[Opening SUPPLIED RECORDS section]

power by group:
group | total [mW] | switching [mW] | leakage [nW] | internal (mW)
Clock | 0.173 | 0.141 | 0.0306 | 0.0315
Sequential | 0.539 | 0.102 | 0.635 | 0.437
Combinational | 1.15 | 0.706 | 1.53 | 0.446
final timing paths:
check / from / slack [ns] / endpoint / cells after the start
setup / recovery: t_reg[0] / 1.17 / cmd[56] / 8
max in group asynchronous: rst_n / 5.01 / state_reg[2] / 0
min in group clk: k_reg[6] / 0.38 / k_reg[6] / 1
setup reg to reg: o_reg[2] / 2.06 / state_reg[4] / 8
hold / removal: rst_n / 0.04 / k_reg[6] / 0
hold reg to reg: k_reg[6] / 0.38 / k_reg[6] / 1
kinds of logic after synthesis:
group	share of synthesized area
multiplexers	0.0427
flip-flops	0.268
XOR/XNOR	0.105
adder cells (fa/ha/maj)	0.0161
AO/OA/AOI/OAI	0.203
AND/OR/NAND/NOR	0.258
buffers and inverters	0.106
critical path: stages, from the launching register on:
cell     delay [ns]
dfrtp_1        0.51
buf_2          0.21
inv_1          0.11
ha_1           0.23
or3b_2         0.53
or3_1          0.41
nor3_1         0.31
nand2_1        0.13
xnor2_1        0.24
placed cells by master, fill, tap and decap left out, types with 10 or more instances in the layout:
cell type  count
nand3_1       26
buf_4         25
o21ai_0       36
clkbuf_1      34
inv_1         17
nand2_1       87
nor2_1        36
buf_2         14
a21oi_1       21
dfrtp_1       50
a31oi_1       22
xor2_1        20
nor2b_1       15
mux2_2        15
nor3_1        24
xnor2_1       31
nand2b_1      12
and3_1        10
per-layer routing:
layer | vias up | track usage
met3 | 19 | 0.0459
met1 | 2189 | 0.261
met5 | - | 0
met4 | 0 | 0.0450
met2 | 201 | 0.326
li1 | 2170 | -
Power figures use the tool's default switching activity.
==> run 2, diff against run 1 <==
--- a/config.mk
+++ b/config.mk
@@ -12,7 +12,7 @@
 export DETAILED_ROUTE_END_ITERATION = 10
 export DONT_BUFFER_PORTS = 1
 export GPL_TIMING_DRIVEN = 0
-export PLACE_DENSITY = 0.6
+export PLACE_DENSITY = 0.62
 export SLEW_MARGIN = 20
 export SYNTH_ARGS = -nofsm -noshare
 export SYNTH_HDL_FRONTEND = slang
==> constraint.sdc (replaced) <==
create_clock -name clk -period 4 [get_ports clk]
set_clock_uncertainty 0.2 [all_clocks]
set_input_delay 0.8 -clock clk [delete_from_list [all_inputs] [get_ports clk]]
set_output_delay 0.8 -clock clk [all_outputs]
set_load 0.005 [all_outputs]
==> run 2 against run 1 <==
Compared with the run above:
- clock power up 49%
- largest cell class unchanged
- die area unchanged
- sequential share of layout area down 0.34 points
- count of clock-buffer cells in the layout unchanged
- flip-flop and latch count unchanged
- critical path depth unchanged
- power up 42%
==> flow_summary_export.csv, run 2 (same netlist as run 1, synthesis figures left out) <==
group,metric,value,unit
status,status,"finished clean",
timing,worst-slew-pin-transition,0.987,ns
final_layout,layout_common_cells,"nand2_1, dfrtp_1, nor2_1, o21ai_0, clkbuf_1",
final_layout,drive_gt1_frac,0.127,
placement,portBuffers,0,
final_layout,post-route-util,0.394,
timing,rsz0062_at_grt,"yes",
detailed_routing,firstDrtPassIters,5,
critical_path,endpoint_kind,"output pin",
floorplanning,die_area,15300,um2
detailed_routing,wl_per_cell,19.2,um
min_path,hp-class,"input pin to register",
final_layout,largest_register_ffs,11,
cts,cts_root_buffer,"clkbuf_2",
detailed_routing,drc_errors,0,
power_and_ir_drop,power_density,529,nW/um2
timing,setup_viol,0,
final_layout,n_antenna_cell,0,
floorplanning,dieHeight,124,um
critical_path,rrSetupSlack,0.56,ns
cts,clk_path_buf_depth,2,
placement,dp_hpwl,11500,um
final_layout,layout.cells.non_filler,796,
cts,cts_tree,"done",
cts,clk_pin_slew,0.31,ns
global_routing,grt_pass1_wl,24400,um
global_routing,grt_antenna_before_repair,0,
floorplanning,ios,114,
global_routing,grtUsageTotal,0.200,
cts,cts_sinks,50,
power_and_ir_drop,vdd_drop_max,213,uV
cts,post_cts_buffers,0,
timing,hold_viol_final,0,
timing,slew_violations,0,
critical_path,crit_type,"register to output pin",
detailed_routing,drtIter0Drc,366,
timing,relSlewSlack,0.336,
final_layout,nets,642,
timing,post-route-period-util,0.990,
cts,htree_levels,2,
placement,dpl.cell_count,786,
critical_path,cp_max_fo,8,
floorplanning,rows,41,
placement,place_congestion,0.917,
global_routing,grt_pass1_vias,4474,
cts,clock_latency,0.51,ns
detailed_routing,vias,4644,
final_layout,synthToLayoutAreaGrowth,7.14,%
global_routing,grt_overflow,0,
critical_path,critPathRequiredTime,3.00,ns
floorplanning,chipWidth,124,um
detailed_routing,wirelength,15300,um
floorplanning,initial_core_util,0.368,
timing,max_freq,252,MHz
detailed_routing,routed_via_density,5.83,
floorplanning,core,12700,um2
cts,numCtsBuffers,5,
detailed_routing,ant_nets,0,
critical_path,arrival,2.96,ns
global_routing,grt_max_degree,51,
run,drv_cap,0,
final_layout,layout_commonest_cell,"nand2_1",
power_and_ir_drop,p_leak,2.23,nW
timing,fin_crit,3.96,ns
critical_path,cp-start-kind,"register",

[Closing SUPPLIED RECORDS section]

▶ **WORK TO COMPLETE**
Apply a filter for "left" to the entries and show each line that passes.

▶ **ANSWER TO THIS TASK**
placed cells by master, fill, tap and decap left out, types with 10 or more instances in the layout:
==> flow_summary_export.csv, run 2 (same netlist as run 1, synthesis figures left out) <==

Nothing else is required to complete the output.